Stored data:
== Segment start ==

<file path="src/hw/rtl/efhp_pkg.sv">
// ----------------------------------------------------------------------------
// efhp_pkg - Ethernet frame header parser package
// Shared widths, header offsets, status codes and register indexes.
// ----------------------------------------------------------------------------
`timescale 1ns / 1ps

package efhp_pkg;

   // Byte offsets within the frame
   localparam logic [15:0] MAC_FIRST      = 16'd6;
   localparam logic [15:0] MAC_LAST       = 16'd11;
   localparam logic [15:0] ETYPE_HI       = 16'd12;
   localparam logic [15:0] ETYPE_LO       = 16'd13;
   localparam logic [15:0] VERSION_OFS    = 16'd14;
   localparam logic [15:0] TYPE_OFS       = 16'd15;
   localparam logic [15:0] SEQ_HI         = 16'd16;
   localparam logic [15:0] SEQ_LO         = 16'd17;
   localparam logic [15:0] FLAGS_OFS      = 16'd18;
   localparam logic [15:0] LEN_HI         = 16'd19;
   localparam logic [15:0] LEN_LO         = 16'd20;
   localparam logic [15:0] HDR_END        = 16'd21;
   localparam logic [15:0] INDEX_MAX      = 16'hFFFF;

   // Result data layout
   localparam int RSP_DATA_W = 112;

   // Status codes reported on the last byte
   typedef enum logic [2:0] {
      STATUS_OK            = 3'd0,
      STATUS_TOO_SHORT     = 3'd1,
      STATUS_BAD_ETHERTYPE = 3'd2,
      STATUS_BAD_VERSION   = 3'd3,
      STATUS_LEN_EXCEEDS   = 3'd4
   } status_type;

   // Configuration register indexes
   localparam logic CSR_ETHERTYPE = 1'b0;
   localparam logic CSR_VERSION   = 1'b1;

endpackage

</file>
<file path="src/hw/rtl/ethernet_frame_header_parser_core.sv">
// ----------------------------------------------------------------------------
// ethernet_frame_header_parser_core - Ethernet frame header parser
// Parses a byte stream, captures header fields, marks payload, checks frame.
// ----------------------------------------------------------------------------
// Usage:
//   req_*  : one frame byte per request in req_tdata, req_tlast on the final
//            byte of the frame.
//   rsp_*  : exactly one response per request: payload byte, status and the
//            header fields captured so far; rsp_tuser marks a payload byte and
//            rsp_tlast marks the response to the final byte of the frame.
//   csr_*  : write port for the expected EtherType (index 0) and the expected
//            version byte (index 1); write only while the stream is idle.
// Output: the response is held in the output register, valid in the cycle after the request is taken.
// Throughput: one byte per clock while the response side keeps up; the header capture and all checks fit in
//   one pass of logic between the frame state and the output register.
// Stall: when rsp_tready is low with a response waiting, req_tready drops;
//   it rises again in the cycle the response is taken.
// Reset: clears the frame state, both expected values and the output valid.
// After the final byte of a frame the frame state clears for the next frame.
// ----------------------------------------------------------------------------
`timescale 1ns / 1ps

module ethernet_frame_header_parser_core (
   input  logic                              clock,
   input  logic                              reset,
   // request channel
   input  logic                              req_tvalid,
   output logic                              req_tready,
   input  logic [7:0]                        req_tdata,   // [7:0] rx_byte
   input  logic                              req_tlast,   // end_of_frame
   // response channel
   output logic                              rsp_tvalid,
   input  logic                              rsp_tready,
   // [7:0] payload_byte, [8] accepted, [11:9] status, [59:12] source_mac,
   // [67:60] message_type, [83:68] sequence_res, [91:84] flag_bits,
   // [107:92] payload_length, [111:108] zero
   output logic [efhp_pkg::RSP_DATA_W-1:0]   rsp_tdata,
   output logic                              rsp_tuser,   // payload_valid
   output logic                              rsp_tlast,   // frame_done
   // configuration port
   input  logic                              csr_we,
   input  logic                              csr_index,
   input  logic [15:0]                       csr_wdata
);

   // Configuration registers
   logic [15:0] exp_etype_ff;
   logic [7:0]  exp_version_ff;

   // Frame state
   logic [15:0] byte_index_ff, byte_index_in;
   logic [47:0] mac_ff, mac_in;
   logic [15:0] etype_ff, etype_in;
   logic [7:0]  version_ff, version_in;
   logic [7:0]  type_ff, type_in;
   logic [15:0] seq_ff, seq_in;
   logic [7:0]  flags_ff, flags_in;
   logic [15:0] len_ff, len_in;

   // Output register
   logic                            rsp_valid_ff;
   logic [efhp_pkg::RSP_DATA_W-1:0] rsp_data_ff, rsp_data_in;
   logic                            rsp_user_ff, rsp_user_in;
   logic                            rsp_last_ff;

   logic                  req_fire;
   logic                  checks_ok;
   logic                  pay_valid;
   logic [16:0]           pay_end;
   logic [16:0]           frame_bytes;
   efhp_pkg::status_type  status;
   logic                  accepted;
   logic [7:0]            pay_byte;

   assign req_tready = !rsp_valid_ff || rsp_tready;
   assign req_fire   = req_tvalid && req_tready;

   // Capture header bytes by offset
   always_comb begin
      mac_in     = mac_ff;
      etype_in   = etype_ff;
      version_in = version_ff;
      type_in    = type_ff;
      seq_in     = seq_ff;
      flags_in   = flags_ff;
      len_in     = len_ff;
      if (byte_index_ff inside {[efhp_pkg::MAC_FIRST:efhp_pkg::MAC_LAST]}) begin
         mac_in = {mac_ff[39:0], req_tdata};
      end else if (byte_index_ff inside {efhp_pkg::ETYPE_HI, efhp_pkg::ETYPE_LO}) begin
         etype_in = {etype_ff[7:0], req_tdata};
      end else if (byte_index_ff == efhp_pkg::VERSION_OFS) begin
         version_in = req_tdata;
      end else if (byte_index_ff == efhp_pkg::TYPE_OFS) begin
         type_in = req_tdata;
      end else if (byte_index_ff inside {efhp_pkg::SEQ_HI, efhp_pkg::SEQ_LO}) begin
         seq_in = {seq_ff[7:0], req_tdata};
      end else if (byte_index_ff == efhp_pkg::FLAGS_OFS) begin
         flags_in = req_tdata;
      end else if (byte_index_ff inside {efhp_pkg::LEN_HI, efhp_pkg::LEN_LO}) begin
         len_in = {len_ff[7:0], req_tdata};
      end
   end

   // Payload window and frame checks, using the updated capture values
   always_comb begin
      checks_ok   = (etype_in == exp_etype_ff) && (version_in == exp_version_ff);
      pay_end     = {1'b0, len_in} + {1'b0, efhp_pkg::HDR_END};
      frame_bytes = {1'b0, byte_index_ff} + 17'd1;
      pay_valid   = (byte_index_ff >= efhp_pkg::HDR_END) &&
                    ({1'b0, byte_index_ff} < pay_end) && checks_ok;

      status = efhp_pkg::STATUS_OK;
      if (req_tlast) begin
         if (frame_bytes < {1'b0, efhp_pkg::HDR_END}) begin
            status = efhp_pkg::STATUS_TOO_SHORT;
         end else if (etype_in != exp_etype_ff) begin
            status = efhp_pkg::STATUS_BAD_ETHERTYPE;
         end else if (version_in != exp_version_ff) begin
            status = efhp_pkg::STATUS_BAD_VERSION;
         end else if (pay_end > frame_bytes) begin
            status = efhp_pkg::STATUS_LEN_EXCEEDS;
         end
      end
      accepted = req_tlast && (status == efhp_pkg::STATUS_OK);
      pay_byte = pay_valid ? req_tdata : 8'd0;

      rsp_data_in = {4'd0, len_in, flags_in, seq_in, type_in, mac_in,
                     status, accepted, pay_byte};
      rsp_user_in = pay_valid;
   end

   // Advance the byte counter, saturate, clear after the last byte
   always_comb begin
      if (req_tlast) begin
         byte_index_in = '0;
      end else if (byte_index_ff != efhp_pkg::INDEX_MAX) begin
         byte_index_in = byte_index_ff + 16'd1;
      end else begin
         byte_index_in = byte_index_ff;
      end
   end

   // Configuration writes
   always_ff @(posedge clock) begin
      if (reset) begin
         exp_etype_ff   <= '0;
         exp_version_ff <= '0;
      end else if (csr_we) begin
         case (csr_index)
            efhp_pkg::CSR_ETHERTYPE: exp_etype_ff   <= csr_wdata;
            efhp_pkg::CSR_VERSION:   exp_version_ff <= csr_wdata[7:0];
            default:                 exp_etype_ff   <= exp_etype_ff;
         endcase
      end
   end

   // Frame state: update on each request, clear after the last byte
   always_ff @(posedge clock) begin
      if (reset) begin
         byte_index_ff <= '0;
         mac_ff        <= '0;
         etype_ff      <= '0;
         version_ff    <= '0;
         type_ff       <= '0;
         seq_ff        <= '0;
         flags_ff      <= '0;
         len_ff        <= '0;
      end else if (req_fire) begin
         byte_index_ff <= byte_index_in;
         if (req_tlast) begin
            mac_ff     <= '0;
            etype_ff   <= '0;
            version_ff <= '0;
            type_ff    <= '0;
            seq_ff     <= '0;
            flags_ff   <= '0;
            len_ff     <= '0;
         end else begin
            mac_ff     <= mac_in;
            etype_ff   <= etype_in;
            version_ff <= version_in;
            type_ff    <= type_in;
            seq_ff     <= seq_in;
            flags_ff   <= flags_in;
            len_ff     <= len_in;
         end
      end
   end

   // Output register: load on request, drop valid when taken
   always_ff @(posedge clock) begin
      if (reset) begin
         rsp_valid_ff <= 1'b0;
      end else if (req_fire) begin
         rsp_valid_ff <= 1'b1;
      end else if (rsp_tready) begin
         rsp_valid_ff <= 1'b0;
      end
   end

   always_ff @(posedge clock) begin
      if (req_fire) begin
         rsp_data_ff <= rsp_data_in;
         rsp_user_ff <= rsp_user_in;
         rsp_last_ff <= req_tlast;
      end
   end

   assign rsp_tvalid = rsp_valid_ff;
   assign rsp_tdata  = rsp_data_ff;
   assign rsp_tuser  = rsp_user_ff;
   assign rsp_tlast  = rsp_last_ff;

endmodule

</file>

== Segment end ==

WHAT THE TASK ASKS → Look through the entries and return every line where "stream" appears.

COMPLETED EXERCISE →
// Parses a byte stream, captures header fields, marks payload, checks frame.
//            version byte (index 1); write only while the stream is idle.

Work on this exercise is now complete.